旷野寂寥,风声肃杀。谢廷玉端坐于踏月骓背上,眸光沉静地注视着前方逐渐逼
近的北秦军阵。
北秦素以铁骑称雄,慕容谒此番带来的皆是精锐骑兵。谢廷玉亦亲率北府军中最骁勇的飞骑营前来应战。
她俯身轻抚座下略焦躁喷息的战马,骤然扬声道:“北府军听令!斩敌将首级者,赏千户!临阵怯战后退者,立斩不赦!”

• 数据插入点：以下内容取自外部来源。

$ cat src/rtl/intwin_ctrl.sv
module intwin_ctrl
  import intwin_pkg::*;
(
  input  logic    clk,
  input  logic    rstN,
  input  logic    cmdStart,
  input  logic    cmdSingle,
  input  logic    cmdStop,
  input  logic    winDone,
  output winCtl_t ctl,
  output logic    running
);
  runMode_e mode, modeNext;
  logic     stopPend;
  logic     isIdle, launchCont, launchOne, keepGoing;

  always_comb begin
    isIdle     = (mode == MODE_IDLE);
    // Idle priority: stop > start > single
    launchCont = isIdle && cmdStart && !cmdStop;
    launchOne  = isIdle && cmdSingle && !cmdStart && !cmdStop;
    keepGoing  = (mode == MODE_CONT) && !stopPend && !cmdStop;

    ctl.loadWin = launchCont || launchOne || (winDone && keepGoing);
    ctl.countEn = !isIdle;
    running     = !isIdle;

    modeNext = mode;
    unique case (mode)
      MODE_IDLE: begin
        if (launchCont)     modeNext = MODE_CONT;
        else if (launchOne) modeNext = MODE_ONE;
      end
      MODE_CONT: if (winDone && !keepGoing) modeNext = MODE_IDLE;
      MODE_ONE:  if (winDone)               modeNext = MODE_IDLE;
      default:                              modeNext = MODE_IDLE;
    endcase
  end

  always_ff @(posedge clk) begin
    if (!rstN) begin
      mode     <= MODE_IDLE;
      stopPend <= 1'b0;
    end else begin
      mode     <= modeNext;
      stopPend <= (mode == MODE_CONT) && !winDone && (stopPend || cmdStop);
    end
  end
endmodule

$ cat src/rtl/intwin_timer.sv
module intwin_timer
  import intwin_pkg::*;
#(
  parameter int CNT_W   = 28,
  parameter int MIN_N   = 13279,
  parameter int MAX_N   = 79999999,
  parameter int RESET_N = 13279
) (
  input  logic             clk,
  input  logic             rstN,
  input  logic             periodWr,
  input  logic [CNT_W-1:0] periodIn,
  input  logic             cmdStart,
  input  logic             cmdSingle,
  input  logic             cmdStop,
  output logic             winEnd,
  output logic             running
);
  winCtl_t ctl;
  logic    winDone;

  intwin_ctrl u_ctrl (
    .clk       (clk),
    .rstN      (rstN),
    .cmdStart  (cmdStart),
    .cmdSingle (cmdSingle),
    .cmdStop   (cmdStop),
    .winDone   (winDone),
    .ctl       (ctl),
    .running   (running)
  );

  intwin_dpath #(
    .CNT_W   (CNT_W),
    .MIN_N   (MIN_N),
    .MAX_N   (MAX_N),
    .RESET_N (RESET_N)
  ) u_dpath (
    .clk      (clk),
    .rstN     (rstN),
    .periodWr (periodWr),
    .periodIn (periodIn),
    .ctl      (ctl),
    .winDone  (winDone)
  );

  assign winEnd = winDone;
endmodule

$ cat config.mk
export PLATFORM = sky130hd
export DESIGN_NAME = intwin_timer
export DESIGN_NICKNAME = d
export VERILOG_FILES = /design/src/rtl/intwin_pkg.sv /design/src/rtl/intwin_dpath.sv /design/src/rtl/intwin_ctrl.sv /design/src/rtl/intwin_timer.sv
export SDC_FILE = /design/constraint.sdc
export NUM_CORES = 1
export LEC_CHECK = 0
export BUFFER_PORTS_ARGS = -buffer_cell sky130_fd_sc_hd__buf_2
export CAP_MARGIN = 40
export CORE_MARGIN = 2
export CORE_UTILIZATION = 59
export CTS_CLUSTER_DIAMETER = 120
export DETAILED_ROUTE_END_ITERATION = 16
export HOLD_SLACK_MARGIN = 0.1
export PLACE_DENSITY_LB_ADDON = 0.05
export SYNTH_ARGS = -nofsm -noshare
export SYNTH_HDL_FRONTEND = slang
export SYNTH_SLANG_ARGS = --single-unit
$ cat constraint.sdc
create_clock -name clk -period 2.4 [get_ports clk]
set_clock_uncertainty 0.05 [all_clocks]
set_input_delay 0.24 -clock clk [delete_from_list [all_inputs] [get_ports clk]]
set_output_delay 0.24 -clock clk [all_outputs]
set_load 0.01 [all_outputs]
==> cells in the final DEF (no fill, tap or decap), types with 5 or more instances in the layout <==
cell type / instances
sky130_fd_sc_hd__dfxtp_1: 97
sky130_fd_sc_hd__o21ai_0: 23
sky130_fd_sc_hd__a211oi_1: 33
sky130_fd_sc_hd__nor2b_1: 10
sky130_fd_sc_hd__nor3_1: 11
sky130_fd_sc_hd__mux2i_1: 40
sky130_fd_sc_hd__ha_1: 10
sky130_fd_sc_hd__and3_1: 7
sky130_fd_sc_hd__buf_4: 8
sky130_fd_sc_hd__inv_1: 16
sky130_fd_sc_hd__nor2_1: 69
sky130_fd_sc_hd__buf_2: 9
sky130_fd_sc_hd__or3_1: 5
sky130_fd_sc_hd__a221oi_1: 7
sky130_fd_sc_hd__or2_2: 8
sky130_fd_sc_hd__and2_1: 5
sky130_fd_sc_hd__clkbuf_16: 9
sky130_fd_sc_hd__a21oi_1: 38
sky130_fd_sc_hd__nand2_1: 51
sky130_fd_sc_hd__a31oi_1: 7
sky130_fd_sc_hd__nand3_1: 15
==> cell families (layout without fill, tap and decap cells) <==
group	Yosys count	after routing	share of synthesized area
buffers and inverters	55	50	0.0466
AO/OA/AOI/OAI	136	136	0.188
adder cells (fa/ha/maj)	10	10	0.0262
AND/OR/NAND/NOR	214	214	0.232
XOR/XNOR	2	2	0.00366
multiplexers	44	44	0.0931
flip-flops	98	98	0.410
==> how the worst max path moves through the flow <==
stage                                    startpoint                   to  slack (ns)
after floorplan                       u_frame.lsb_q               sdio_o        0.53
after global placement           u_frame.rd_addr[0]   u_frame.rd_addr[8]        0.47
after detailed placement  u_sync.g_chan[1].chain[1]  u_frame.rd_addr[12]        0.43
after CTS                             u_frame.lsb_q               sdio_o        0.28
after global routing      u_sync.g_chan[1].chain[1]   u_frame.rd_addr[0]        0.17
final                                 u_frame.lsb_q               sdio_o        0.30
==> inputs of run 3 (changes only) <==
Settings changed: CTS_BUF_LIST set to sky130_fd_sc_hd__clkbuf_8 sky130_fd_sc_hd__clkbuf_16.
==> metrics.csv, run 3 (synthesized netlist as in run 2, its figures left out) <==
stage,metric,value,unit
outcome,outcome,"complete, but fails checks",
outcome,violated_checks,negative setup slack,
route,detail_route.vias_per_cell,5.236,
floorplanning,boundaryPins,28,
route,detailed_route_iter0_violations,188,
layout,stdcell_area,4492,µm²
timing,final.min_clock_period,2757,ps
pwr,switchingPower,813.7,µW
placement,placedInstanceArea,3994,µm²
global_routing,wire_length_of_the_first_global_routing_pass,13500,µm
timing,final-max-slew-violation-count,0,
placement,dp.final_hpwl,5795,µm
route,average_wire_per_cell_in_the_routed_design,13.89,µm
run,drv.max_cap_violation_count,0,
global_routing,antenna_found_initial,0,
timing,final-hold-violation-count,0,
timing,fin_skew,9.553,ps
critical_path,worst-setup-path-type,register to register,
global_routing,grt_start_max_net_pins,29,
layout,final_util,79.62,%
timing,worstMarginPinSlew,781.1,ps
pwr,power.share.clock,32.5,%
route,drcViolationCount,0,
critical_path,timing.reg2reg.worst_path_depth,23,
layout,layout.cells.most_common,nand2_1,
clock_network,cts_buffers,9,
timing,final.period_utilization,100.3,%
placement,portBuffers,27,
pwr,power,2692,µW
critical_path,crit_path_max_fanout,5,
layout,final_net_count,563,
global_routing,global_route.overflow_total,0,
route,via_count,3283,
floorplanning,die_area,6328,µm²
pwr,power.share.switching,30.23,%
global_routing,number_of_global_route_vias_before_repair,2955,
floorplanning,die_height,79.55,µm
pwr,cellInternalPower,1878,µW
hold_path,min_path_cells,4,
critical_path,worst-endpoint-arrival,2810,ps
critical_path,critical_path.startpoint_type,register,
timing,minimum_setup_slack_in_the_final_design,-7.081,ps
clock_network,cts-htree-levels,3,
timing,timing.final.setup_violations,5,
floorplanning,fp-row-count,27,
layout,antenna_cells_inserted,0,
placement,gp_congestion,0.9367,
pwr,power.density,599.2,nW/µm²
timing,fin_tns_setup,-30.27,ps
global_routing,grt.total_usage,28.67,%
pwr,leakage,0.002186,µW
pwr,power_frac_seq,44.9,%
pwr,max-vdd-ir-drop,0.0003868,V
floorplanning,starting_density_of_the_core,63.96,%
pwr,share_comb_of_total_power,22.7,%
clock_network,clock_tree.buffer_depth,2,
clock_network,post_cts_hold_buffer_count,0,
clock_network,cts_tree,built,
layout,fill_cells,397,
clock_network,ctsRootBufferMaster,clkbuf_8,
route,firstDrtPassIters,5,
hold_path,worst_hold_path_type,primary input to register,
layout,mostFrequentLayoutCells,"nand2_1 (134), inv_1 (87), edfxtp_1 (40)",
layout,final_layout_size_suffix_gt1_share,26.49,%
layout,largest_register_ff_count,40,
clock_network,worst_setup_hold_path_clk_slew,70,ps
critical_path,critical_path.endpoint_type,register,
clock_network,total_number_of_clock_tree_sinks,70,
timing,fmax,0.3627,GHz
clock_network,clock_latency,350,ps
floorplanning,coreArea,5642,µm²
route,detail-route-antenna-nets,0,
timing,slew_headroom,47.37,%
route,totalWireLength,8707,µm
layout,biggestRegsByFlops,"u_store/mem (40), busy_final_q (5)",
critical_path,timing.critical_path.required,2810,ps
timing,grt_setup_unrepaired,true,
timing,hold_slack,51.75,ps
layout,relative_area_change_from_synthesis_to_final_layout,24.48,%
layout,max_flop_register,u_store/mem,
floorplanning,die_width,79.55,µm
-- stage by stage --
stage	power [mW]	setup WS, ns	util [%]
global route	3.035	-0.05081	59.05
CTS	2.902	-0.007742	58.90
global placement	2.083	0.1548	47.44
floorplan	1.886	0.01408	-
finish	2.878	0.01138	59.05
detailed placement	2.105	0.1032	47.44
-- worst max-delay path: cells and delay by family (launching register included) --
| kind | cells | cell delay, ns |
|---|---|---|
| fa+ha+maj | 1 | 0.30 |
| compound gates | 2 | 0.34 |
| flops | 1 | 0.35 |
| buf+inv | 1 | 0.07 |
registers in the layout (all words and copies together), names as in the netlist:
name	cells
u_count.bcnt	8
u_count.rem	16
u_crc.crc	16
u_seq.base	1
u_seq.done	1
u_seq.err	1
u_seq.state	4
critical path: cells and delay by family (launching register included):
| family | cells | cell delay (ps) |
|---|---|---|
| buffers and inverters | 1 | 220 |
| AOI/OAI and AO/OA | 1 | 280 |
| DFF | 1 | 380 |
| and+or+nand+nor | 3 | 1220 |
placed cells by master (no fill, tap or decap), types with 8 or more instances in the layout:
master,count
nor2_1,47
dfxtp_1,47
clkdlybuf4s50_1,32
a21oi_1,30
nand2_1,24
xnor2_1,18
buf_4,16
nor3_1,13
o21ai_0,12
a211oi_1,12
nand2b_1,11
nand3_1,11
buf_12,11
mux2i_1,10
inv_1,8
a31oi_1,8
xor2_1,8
## src/rtl/ptw_pkg.sv

```systemverilog
package ptw_pkg;
  localparam int unsigned VA_W   = 32;
  localparam int unsigned OFF_W  = 12;
  localparam int unsigned L1_W   = 10;
  localparam int unsigned L2_W   = 10;
  localparam int unsigned PN_W   = VA_W - OFF_W;
  localparam int unsigned ENT_SH = 2;          // 4-byte table words

  localparam int unsigned BIT_V = 0;
  localparam int unsigned BIT_P = 1;
  localparam int unsigned BIT_W = 2;
  localparam int unsigned BIT_D = 3;
  localparam int unsigned FLG_W = 4;

  typedef enum logic [1:0] {
    FC_NONE    = 2'd0,
    FC_INVALID = 2'd1,
    FC_ABSENT  = 2'd2,
    FC_PERM    = 2'd3
  } fcode_e;

  function automatic logic [PN_W-1:0] idx_hi(input logic [VA_W-1:0] va);
    return PN_W'(va[VA_W-1 -: L1_W]);
  endfunction

  function automatic logic [PN_W-1:0] idx_lo(input logic [VA_W-1:0] va);
    return PN_W'(va[OFF_W +: L2_W]);
  endfunction

  function automatic logic [VA_W-1:0] slot_addr(input logic [PN_W-1:0] tbl_pn,
                                                input logic [PN_W-1:0] idx);
    return {tbl_pn, {OFF_W{1'b0}}} + (VA_W'(idx) << ENT_SH);
  endfunction

  function automatic logic [VA_W-1:0] join_pa(input logic [PN_W-1:0] pn,
                                              input logic [VA_W-1:0] va);
    return {pn, va[OFF_W-1:0]};
  endfunction
endpackage

```

## src/rtl/ptw_addr_gen.sv

```systemverilog
module ptw_addr_gen
  import ptw_pkg::*;
(
  input  logic            second,
  input  logic [PN_W-1:0] root_pn,
  input  logic [PN_W-1:0] mid_pn,
  input  logic [VA_W-1:0] va,
  output logic [VA_W-1:0] addr
);
  always_comb begin
    if (second) addr = slot_addr(mid_pn, idx_lo(va));
    else        addr = slot_addr(root_pn, idx_hi(va));
  end
endmodule

```

## src/rtl/ptw_pte_eval.sv

```systemverilog
module ptw_pte_eval
  import ptw_pkg::*;
(
  input  logic [FLG_W-1:0] flags,
  input  logic             leaf,
  input  logic             store,
  output fcode_e           code,
  output logic             need_wb
);
  always_comb begin
    code    = FC_NONE;
    need_wb = 1'b0;
    if (!flags[BIT_V])                        code = FC_INVALID;
    else if (!flags[BIT_P])                   code = FC_ABSENT;
    else if (leaf && store && !flags[BIT_W])  code = FC_PERM;
    else if (leaf && store && !flags[BIT_D])  need_wb = 1'b1;
  end
endmodule

```

## src/rtl/pt_walker.sv

```systemverilog
module pt_walker
  import ptw_pkg::*;
(
  input  logic        clk,
  input  logic        rst_n,
  input  logic        req_valid,
  input  logic [31:0] req_va,
  input  logic        req_store,
  input  logic [31:0] tbl_base,
  output logic        busy,
  output logic        done,
  output logic        fault,
  output logic [1:0]  fault_code,
  output logic [31:0] phys_addr,
  output logic        mem_req,
  output logic        mem_we,
  output logic [31:0] mem_addr,
  output logic [31:0] mem_wdata,
  input  logic        mem_ack,
  input  logic [31:0] mem_rdata
);
  typedef enum logic [2:0] {S_IDLE, S_L1, S_L2, S_WB, S_OK, S_FLT} st_e;

  st_e             st;
  logic [VA_W-1:0] va_q;
  logic            store_q;
  logic [PN_W-1:0] root_q;
  logic [PN_W-1:0] mid_q;
  logic [VA_W-1:0] leaf_q;
  logic [VA_W-1:0] pa_q;
  fcode_e          code_q;

  fcode_e          ev_code;
  logic            ev_wb;
  logic [VA_W-1:0] slot;

  // named events for the checker
  logic walk_start, l1_fault, leaf_fault, wb_issue;

  assign walk_start = (st == S_IDLE) && req_valid;
  assign l1_fault   = (st == S_L1) && mem_ack && (ev_code != FC_NONE);
  assign leaf_fault = (st == S_L2) && mem_ack && (ev_code != FC_NONE);
  assign wb_issue   = (st == S_L2) && mem_ack && (ev_code == FC_NONE) && ev_wb;

  ptw_addr_gen u_addr (
    .second (st != S_L1),
    .root_pn(root_q),
    .mid_pn (mid_q),
    .va     (va_q),
    .addr   (slot)
  );

  ptw_pte_eval u_eval (
    .flags  (mem_rdata[FLG_W-1:0]),
    .leaf   (st == S_L2),
    .store  (store_q),
    .code   (ev_code),
    .need_wb(ev_wb)
  );

  always_ff @(posedge clk or negedge rst_n) begin
    if (!rst_n) begin
      st      <= S_IDLE;
      va_q    <= '0;
      store_q <= 1'b0;
      root_q  <= '0;
      mid_q   <= '0;
      leaf_q  <= '0;
      pa_q    <= '0;
      code_q  <= FC_NONE;
    end else begin
      unique case (st)
        S_IDLE: if (req_valid) begin
          va_q    <= req_va;
          store_q <= req_store;
          root_q  <= tbl_base[VA_W-1:OFF_W];
          st      <= S_L1;
        end
        S_L1: if (mem_ack) begin
          mid_q <= mem_rdata[VA_W-1:OFF_W];
          if (ev_code != FC_NONE) begin
            code_q <= ev_code;
            st     <= S_FLT;
          end else begin
            st <= S_L2;
          end
        end
        S_L2: if (mem_ack) begin
          leaf_q <= mem_rdata;
          if (ev_code != FC_NONE) begin
            code_q <= ev_code;
            st     <= S_FLT;
          end else if (ev_wb) begin
            st <= S_WB;
          end else begin
            code_q <= FC_NONE;
            pa_q   <= join_pa(mem_rdata[VA_W-1:OFF_W], va_q);
            st     <= S_OK;
          end
        end
        S_WB: if (mem_ack) begin
          code_q <= FC_NONE;
          pa_q   <= join_pa(leaf_q[VA_W-1:OFF_W], va_q);
          st     <= S_OK;
        end
        S_OK:    st <= S_IDLE;
        S_FLT:   st <= S_IDLE;
        default: st <= S_IDLE;
      endcase
    end
  end

  assign busy       = (st != S_IDLE);
  assign done       = (st == S_OK);
  assign fault      = (st == S_FLT);
  assign fault_code = code_q;
  assign phys_addr  = pa_q;
  assign mem_req    = (st == S_L1) || (st == S_L2) || (st == S_WB);
  assign mem_we     = (st == S_WB);
  assign mem_addr   = slot;
  assign mem_wdata  = leaf_q | (VA_W'(1) << BIT_D);
endmodule

```

## config.mk

```make
export PLATFORM = sky130hd
export DESIGN_NAME = pt_walker
export DESIGN_NICKNAME = d
export VERILOG_FILES = /design/src/rtl/ptw_pkg.sv /design/src/rtl/ptw_addr_gen.sv /design/src/rtl/ptw_pte_eval.sv /design/src/rtl/pt_walker.sv
export SDC_FILE = /design/constraint.sdc
export NUM_CORES = 1
export LEC_CHECK = 0
export BUFFER_PORTS_ARGS = -buffer_cell sky130_fd_sc_hd__buf_2
export CAP_MARGIN = 20
export CORE_ASPECT_RATIO = 1.1
export CORE_MARGIN = 4
export CORE_UTILIZATION = 40
export CTS_BUF_LIST = sky130_fd_sc_hd__clkbuf_16
export DETAILED_ROUTE_END_ITERATION = 16
export PLACE_DENSITY = 0.67
export SYNTH_ARGS = -nofsm -noshare
export SYNTH_HDL_FRONTEND = slang
export SYNTH_SLANG_ARGS = --single-unit
```

## constraint.sdc

```tcl
create_clock -name clk -period 3.52 [get_ports clk]
set_clock_uncertainty 0.15 [all_clocks]
set_input_delay 0.176 -clock clk [delete_from_list [all_inputs] [get_ports clk]]
set_output_delay 0.176 -clock clk [all_outputs]
set_load 0.05 [all_outputs]
```

==> impl_metrics.env <==
export IMPL_finalSetupTns_ps=0
export IMPL_slew_headroom_pct=32.07
export IMPL_post_synth_instance_area_sq_um=6021
export IMPL_final_layout_size_suffix_gt1_share_pct=53.03
export IMPL_fillers=1166
export IMPL_ctsRootBufferMaster="sky130_fd_sc_hd__clkbuf_16"
export IMPL_route_layer_met1_wl_microns=5937
export IMPL_ctsLongestPathBuffers=2
export IMPL_fin_crit_ps=2965
export IMPL_avgViaCountPerCell=4.834
export IMPL_mostFrequentLayoutCell="sky130_fd_sc_hd__buf_2"
export IMPL_vdd_ir_drop_max_mv=0.5456
export IMPL_final_cell_area_sq_um=8579
export IMPL_placement_io_buffers=188
export IMPL_coreArea_sq_um=14560
export IMPL_dr_max_layer_used="met4"
export IMPL_critPathLaunchType="flop"
export IMPL_grt_first_pass_wirelength_microns=24130
export IMPL_number_of_buffers_created_by_cts=17
export IMPL_syn2layout_area_growth_pct=42.50
export IMPL_die_h_microns=136.7
export IMPL_gpl_wtd_cong=0.7789
export IMPL_synth_warnings=0
export IMPL_grt_util_all_layers_pct=17.77
export IMPL_crit_type="flop to output pin"
export IMPL_placement_cell_area_sq_um=7119
export IMPL_antenna_violating_nets_post_route=0
export IMPL_syn_avg_cell_area_sq_um=14.44
export IMPL_grt_overflow_total=0
export IMPL_setup_violations=0
export IMPL_rsz0062_at_grt="no"
export IMPL_power_density_nw_per_um2=1121
export IMPL_max_slew_worst_pin_slew_ps=1016
export IMPL_timing_hold_worst_class="input port to flop"
export IMPL_fp_dieW_microns=125.0
export IMPL_status="finished, final reports clean"
export IMPL_postCtsSetupRepairBufs=0
export IMPL_ys_types=31
export IMPL_clk_latency_ps=410
export IMPL_timing_critical_path_to_type="output pin"
export IMPL_fp_dieArea_sq_um=17080
export IMPL_detailedRoute_firstPassIterationCount=4
export IMPL_dominant_cells_by_area_after_synthesis="sky130_fd_sc_hd__dfrtp_1 (59%), sky130_fd_sc_hd__mux2_2 (26%), sky130_fd_sc_hd__mux2i_1 (3.3%), sky130_fd_sc_hd__a21oi_1 (2.0%), sky130_fd_sc_hd__nor2_1 (1.6%)"
export IMPL_synth_top_area_share_pct=58.60
export IMPL_route_detailed_wl_per_inst_microns=16.44
export IMPL_maxCapViolCount=0
export IMPL_ctsResizeCount=0
export IMPL_first_global_vias=4761
export IMPL_io_pins=204
export IMPL_number_of_pins_with_negative_max_slew_slack_in_the_final_report=0
export IMPL_hold_viol_final=0
export IMPL_cp_required_ps=3190
export IMPL_synthCells=417
export IMPL_cp_arrival_ps=2640
export IMPL_detailedRoute_firstIterationViolations=175
export IMPL_cts_tree="built"
export IMPL_fin_nets=797
export IMPL_starting_utilization_of_the_core_area_pct=41.35
export IMPL_synth_top_cell_by_area="sky130_fd_sc_hd__dfrtp_1"
export IMPL_power_leakage_nw=4.140
export IMPL_seq_area_frac_synth_pct=58.60
export IMPL_critical_path_max_fanout=19
export IMPL_row_count=46
export IMPL_final_cell_mix="sky130_fd_sc_hd__buf_2 (187), sky130_fd_sc_hd__dfrtp_1 (141), sky130_fd_sc_hd__mux2_2 (139)"
export IMPL_timing_final_crit_share_pct=84.22
export IMPL_number_of_antenna_violations_at_the_first_check_in_global_routing=0
export IMPL_vias=4360
export IMPL_drc=0
export IMPL_detailroute_wirelength_met3_microns=1006
export IMPL_clkTransAtPathRegs_ps=60
export IMPL_grt_max_degree=90
export IMPL_deepest_level_of_the_cts_h_tree=4
export IMPL_timing_fmax_mhz=337.3
export IMPL_cts_sink_count=141
export IMPL_post_dp_hpwl_microns=9834
export IMPL_synth_ff_latch_count=141
export IMPL_wirelength_microns=14830
export IMPL_routed_wl_met2_microns=7609
[config.mk]
export PLATFORM = sky130hd
export DESIGN_NAME = serial_feistel_core
export DESIGN_NICKNAME = d
export VERILOG_FILES = /design/src/rtl/serial_feistel_core.sv
export SDC_FILE = /design/constraint.sdc
export NUM_CORES = 1
export LEC_CHECK = 0
export ABC_AREA = 1
export BUFFER_PORTS_ARGS = -buffer_cell sky130_fd_sc_hd__buf_2
export CORE_MARGIN = 4
export CORE_UTILIZATION = 36
export CTS_BUF_LIST = sky130_fd_sc_hd__clkbuf_4
export DETAILED_ROUTE_END_ITERATION = 6
export SLEW_MARGIN = 40
export SYNTH_ARGS = -nofsm -noshare
export SYNTH_HDL_FRONTEND = slang
export SYNTH_SLANG_ARGS = --single-unit
[constraint.sdc]
create_clock -name clk -period 1.5 [get_ports clk]
set_input_delay 0.3 -clock clk [delete_from_list [all_inputs] [get_ports clk]]
set_output_delay 0.3 -clock clk [all_outputs]
set_load 0.01 [all_outputs]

指挥戎车之上,旗手闻声挥动令旗,高声传令:“全军——出击!”
刹那间,两军如赤黑双蛟轰然相撞,绞杀在一处。
嘶吼声、战马哀鸣、兵刃交击之声震耳欲聋,血肉横飞,天地失色。
谢廷玉反手抽出腰间横刀,如一道黑色闪电直刺敌阵,迎面撞上一名北秦副将。她俯身避开数道劈砍,眼见又有几人合围而来,当即旋身挥斩,刀光过处,封喉见血。
趁着这一空挡,谢廷玉手中寒光一闪,横刀斜撩,势如破竹,直接将那名副将的头颅生生斩下。森寒刀刃霎时浸满鲜血,那具无头尸身晃了晃,轰然坠马。
谢廷玉提着那头颅,就往一方向疾驰而去。
王兰之这厢正与慕容谒纠缠在一起。她手持长枪,与这慕容谒的马矟相比,并不逊色,每每击打在一起都能发成铿锵脆响。
慕容谒咬紧牙关,用尽全身力气怒吼一声,挑准空隙就往王兰之腹部刺去。
电光石火间,一颗血淋淋的物事直扑慕容谒面门。她心头一惊,侧身急闪,王兰之趁势旋枪疾刺,锋刃没入其肩臂,随即勒马后撤数步。
慕容谒定睛一看,居然是她副将的首级。她双眸瞬间赤红如血,猛地瞪向策马而来的谢廷玉。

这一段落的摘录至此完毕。